Years ago I saw a George Clooney movie called Up In the Air, in which he played a traveller so seasoned, he never ever checked his bag. Since that time, I have lived my life in a Clooneyesque manner, never ever checking my bag. It doesn’t matter where I travel, nor for how long, I manage to fit everything into my carry-on.

I have always been something of a light packer. My most important item has always been my hairdryer. I once travelled Europe with a backpack the size of the one my children take to school every day. It contained a handful of T-shirts and clean knickers, and a very large powerful hairdryer.

But my recent trip to Sweden, Iceland and Lithuania proved to be more challenging. Sweden required city clothes, and Iceland, layers of warm clothing including hiking boots and rainproof jackets. Lithuania was going to be hot again, and I had cocktail parties and perhaps dinner with other people, so needed something vaguely nice.

In other words, there was no way in hell I was going to be sticking to carry on. It was just this once, I figured; what could possibly happen?

I remembered we had an enormous suitcase in the basement, which I dragged out, and proceeded to fill to the brim. It was so full, it was groaning.

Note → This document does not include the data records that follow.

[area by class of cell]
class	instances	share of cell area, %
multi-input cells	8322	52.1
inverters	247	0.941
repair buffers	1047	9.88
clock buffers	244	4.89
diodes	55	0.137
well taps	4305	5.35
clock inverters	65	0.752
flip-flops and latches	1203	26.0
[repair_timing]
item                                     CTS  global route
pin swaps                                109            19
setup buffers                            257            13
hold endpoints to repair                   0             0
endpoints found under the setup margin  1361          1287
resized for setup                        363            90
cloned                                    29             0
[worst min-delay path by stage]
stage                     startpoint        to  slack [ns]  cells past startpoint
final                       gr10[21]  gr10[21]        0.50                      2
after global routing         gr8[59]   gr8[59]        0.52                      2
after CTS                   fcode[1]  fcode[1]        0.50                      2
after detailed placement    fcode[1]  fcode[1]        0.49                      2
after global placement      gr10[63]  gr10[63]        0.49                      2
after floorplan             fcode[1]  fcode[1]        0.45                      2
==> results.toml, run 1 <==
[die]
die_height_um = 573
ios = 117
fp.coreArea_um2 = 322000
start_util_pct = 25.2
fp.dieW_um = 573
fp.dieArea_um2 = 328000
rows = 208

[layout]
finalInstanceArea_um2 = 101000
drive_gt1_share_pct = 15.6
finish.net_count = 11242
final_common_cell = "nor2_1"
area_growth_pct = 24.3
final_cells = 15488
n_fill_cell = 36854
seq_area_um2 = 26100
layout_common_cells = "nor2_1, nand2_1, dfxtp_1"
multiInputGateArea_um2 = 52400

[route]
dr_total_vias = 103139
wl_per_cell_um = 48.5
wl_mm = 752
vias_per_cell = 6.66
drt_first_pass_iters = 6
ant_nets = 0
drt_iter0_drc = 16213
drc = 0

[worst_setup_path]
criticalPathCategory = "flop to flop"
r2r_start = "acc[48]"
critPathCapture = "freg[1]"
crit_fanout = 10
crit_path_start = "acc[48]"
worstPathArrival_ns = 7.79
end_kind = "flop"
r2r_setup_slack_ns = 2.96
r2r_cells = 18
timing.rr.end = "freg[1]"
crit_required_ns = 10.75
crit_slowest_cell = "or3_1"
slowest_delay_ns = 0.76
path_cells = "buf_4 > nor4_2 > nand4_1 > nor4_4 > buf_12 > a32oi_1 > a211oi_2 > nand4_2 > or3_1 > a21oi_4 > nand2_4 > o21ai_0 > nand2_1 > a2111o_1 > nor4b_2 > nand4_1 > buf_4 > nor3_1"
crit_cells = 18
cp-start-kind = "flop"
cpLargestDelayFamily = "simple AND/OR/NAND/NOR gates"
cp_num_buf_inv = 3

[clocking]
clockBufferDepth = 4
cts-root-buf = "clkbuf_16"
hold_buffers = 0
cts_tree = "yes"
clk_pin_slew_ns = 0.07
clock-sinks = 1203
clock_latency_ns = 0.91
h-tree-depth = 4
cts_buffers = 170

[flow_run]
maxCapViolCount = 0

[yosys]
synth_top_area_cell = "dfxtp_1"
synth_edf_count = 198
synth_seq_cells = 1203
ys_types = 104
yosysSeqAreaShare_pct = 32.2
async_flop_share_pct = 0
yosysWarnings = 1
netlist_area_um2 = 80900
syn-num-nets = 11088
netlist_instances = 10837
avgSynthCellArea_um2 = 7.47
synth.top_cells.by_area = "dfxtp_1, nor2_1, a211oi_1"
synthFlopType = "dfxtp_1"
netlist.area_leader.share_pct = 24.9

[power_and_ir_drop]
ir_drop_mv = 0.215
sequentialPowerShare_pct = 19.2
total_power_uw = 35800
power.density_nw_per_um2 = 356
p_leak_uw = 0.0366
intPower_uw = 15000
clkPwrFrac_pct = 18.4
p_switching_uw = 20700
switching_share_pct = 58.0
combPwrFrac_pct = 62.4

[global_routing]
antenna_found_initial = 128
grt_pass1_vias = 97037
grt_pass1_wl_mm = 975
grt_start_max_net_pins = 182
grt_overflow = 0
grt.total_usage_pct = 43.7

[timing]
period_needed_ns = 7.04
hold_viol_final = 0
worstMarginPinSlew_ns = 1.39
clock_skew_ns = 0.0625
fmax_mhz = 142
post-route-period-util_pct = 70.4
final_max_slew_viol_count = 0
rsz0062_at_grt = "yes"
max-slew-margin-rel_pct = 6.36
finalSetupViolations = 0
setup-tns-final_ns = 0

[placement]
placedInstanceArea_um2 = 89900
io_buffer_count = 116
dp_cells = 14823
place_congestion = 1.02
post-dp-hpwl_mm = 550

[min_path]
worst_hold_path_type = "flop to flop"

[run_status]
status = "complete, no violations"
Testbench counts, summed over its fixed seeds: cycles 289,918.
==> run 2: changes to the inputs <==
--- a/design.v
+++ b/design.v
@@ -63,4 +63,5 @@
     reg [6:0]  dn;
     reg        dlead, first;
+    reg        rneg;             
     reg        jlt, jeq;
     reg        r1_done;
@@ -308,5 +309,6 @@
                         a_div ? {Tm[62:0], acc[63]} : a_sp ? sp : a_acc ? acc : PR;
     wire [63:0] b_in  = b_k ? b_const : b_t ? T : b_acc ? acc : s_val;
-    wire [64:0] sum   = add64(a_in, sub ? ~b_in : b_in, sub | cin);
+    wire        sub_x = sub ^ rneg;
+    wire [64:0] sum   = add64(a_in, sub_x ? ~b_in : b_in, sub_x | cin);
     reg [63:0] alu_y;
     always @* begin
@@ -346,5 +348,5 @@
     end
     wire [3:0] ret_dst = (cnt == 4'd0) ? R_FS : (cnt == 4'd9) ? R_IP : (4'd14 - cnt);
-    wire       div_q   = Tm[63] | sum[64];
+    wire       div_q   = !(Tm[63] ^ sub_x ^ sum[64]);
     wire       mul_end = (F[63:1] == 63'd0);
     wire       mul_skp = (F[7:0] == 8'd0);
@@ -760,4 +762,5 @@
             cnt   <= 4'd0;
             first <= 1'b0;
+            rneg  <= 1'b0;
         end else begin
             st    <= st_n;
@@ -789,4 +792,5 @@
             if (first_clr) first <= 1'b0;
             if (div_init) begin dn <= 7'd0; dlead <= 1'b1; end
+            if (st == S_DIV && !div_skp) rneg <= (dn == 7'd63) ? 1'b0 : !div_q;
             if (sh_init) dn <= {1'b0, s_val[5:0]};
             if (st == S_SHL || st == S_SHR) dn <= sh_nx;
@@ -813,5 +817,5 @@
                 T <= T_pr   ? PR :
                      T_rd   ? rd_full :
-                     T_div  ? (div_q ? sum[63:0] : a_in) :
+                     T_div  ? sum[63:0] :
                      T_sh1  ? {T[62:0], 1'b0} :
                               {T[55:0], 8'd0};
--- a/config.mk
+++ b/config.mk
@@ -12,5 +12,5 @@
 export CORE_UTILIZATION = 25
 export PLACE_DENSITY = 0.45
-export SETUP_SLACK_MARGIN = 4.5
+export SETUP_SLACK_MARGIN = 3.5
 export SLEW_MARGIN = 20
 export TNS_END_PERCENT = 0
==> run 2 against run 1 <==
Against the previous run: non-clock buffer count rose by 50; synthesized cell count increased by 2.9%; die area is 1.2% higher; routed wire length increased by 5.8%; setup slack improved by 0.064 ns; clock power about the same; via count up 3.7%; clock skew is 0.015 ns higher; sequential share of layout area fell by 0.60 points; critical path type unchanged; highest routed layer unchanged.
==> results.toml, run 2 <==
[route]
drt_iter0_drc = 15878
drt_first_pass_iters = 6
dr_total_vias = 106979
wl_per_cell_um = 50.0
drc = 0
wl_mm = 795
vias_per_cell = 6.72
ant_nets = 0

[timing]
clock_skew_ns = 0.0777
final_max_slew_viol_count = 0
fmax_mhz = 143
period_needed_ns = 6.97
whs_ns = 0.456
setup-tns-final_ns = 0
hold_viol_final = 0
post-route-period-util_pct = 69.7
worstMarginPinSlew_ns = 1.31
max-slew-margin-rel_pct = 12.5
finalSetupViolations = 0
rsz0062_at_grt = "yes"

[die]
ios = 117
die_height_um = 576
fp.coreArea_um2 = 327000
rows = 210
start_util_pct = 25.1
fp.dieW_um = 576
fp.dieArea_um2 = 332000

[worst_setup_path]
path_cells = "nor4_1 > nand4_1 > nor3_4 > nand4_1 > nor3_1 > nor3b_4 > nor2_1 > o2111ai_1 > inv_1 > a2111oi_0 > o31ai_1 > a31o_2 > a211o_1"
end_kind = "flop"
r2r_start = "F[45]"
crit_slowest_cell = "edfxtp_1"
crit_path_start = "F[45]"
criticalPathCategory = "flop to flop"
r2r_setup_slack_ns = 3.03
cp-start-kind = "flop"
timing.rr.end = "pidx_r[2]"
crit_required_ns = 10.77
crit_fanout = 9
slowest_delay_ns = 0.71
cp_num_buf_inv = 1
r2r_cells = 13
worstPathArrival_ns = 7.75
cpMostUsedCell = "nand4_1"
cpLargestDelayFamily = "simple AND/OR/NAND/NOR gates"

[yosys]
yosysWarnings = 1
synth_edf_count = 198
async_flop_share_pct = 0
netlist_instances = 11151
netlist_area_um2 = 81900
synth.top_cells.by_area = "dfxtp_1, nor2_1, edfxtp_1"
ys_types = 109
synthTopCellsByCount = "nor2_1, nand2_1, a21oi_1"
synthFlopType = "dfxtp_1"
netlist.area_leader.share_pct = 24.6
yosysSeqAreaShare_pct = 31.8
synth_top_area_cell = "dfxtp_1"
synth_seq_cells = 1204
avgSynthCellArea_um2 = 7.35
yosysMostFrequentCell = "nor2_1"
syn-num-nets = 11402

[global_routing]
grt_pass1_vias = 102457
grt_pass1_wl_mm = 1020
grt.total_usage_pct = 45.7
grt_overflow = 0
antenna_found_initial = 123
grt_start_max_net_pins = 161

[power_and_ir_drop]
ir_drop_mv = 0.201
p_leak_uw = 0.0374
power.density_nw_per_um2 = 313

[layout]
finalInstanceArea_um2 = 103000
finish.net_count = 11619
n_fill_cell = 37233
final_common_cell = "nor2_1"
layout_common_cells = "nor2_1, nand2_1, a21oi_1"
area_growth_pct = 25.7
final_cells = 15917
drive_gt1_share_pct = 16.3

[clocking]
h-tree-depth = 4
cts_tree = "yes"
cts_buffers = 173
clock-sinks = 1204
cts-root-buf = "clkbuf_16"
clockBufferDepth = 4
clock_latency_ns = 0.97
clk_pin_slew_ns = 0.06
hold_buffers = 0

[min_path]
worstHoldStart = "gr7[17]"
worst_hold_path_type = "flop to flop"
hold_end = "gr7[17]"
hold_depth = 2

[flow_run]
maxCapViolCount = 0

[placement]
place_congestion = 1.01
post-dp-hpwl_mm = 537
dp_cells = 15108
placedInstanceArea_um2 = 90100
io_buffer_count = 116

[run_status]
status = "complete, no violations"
This design comes from an exercise in tuning for small area, a short achievable clock period and few clock cycles per item on the open sky130 flow, not from production work. At most, simulation tests tie the RTL to the original design; equivalence was not proved. Power is estimated from default activity; no workload was simulated.

green:
==> module ad5934_freq_encoder, before the edit <==
module ad5934_freq_encoder (
    input  wire        clk,
    input  wire        rst,         
    input  wire        in_valid,
    output wire        in_ready,
    input  wire [31:0] in_freq,
    input  wire [31:0] in_fclk,
    output reg         out_valid,
    output wire [23:0] out_code,
    output wire        out_err
);
    reg         busy;        
    reg  [4:0]  cnt;         
    reg         err;         
    reg  [32:0] rem;         
    reg  [23:0] qs;          
    assign in_ready = busy && (err || cnt == 5'd24);
    assign out_code = qs;
    assign out_err  = err;
    wire [32:0] a    = busy ? {rem[31:0], qs[23]}
                            : {1'b0, in_freq[24:0], in_fclk[31:25]};
    wire        sub  = ~busy | ~rem[32];
    wire [32:0] b    = {33{sub}} ^ {1'b0, in_fclk};
    wire [32:0] p0   = a ^ b;
    wire [32:0] g0   = (a & b) | {32'd0, p0[0] & sub};
    wire [32:0] gl [0:6];
    wire [32:0] pl [0:6];
    assign gl[0] = g0;
    assign pl[0] = p0;
    genvar l, i;
    generate
        for (l = 0; l < 6; l = l + 1) begin : lvl
            for (i = 0; i < 33; i = i + 1) begin : bitl
                if ((i >> l) & 1) begin : comb
                    localparam integer J = ((i >> l) << l) - 1;
                    assign gl[l+1][i] = gl[l][i] | (pl[l][i] & gl[l][J]);
                    assign pl[l+1][i] = pl[l][i] & pl[l][J];
                end else begin : pass
                    assign gl[l+1][i] = gl[l][i];
                    assign pl[l+1][i] = pl[l][i];
                end
            end
        end
    endgenerate
    wire [32:0] sum  = p0 ^ {gl[6][31:0], sub};
    wire        qbit = ~sum[32];
    always @(posedge clk) begin
        rem <= sum;
        if (!busy) begin
            qs  <= in_fclk[24:1];
            err <= (|in_freq[31:25]) | qbit;
            cnt <= 5'd1;
        end else begin
            qs  <= err ? 24'd0 : {qs[22:0], qbit};
            cnt <= cnt + 5'd1;
        end
        if (rst) begin
            busy      <= 1'b0;
            out_valid <= 1'b0;
        end else begin
            out_valid <= in_ready && in_valid;
            if (!busy)
                busy <= in_valid;
            else if (in_ready && in_valid)
                busy <= 1'b0;
        end
    end
endmodule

I wasn’t sure it would make it without splitting.

The suitcase did very well in Stockholm, and Iceland, but sadly Scandinavian Airlines lost it somewhere between Iceland and Lithuania. Three of our suitcases went missing, and there was no-one to help us, nor answer our increasingly desperate plea.

After a couple of days, we learned our suitcases had been sent to Poland. We weren’t sure why, but it was quite clear it was going to be a while until we would be reunited.

And so I hit the shopping mall next to our hotel in Vilnius. Oh dear. This was not the smart shopping mall, this was the one filled with multi-colored polyester kaftans. Reader, I really tried. I am firmly of the belief that if you have a good eye, you can always find something good, and I very much believe that I have a good eye, but I couldn’t do it. No matter how hard I tried, I couldn’t make the green and orange floaty nylon top work.

Eventually we discovered another shopping center. By this time we were all starting to smell, and drastic measures were needed. There was an H & M, which we all pounced on with glee. By this time, I was fed up, and tired, and not in the mood to try anything on. I gathered a handful of T-shirts, a pair of jeans, and on the way out, in a slightly dodgy shoe store, found some sandals that seemed the height of fashion in Lithuania, plus enough make-up to ensure I felt like me. Back at the hotel I discovered that nothing looked very good, but by then I was determined to make-do.

Our luggage arrived after four days. I have never been so happy to see my hairdryer, and my clothes. I celebrated with a hair wash, and I have decided that no matter the circumstances, I will never, ever be checking luggage again.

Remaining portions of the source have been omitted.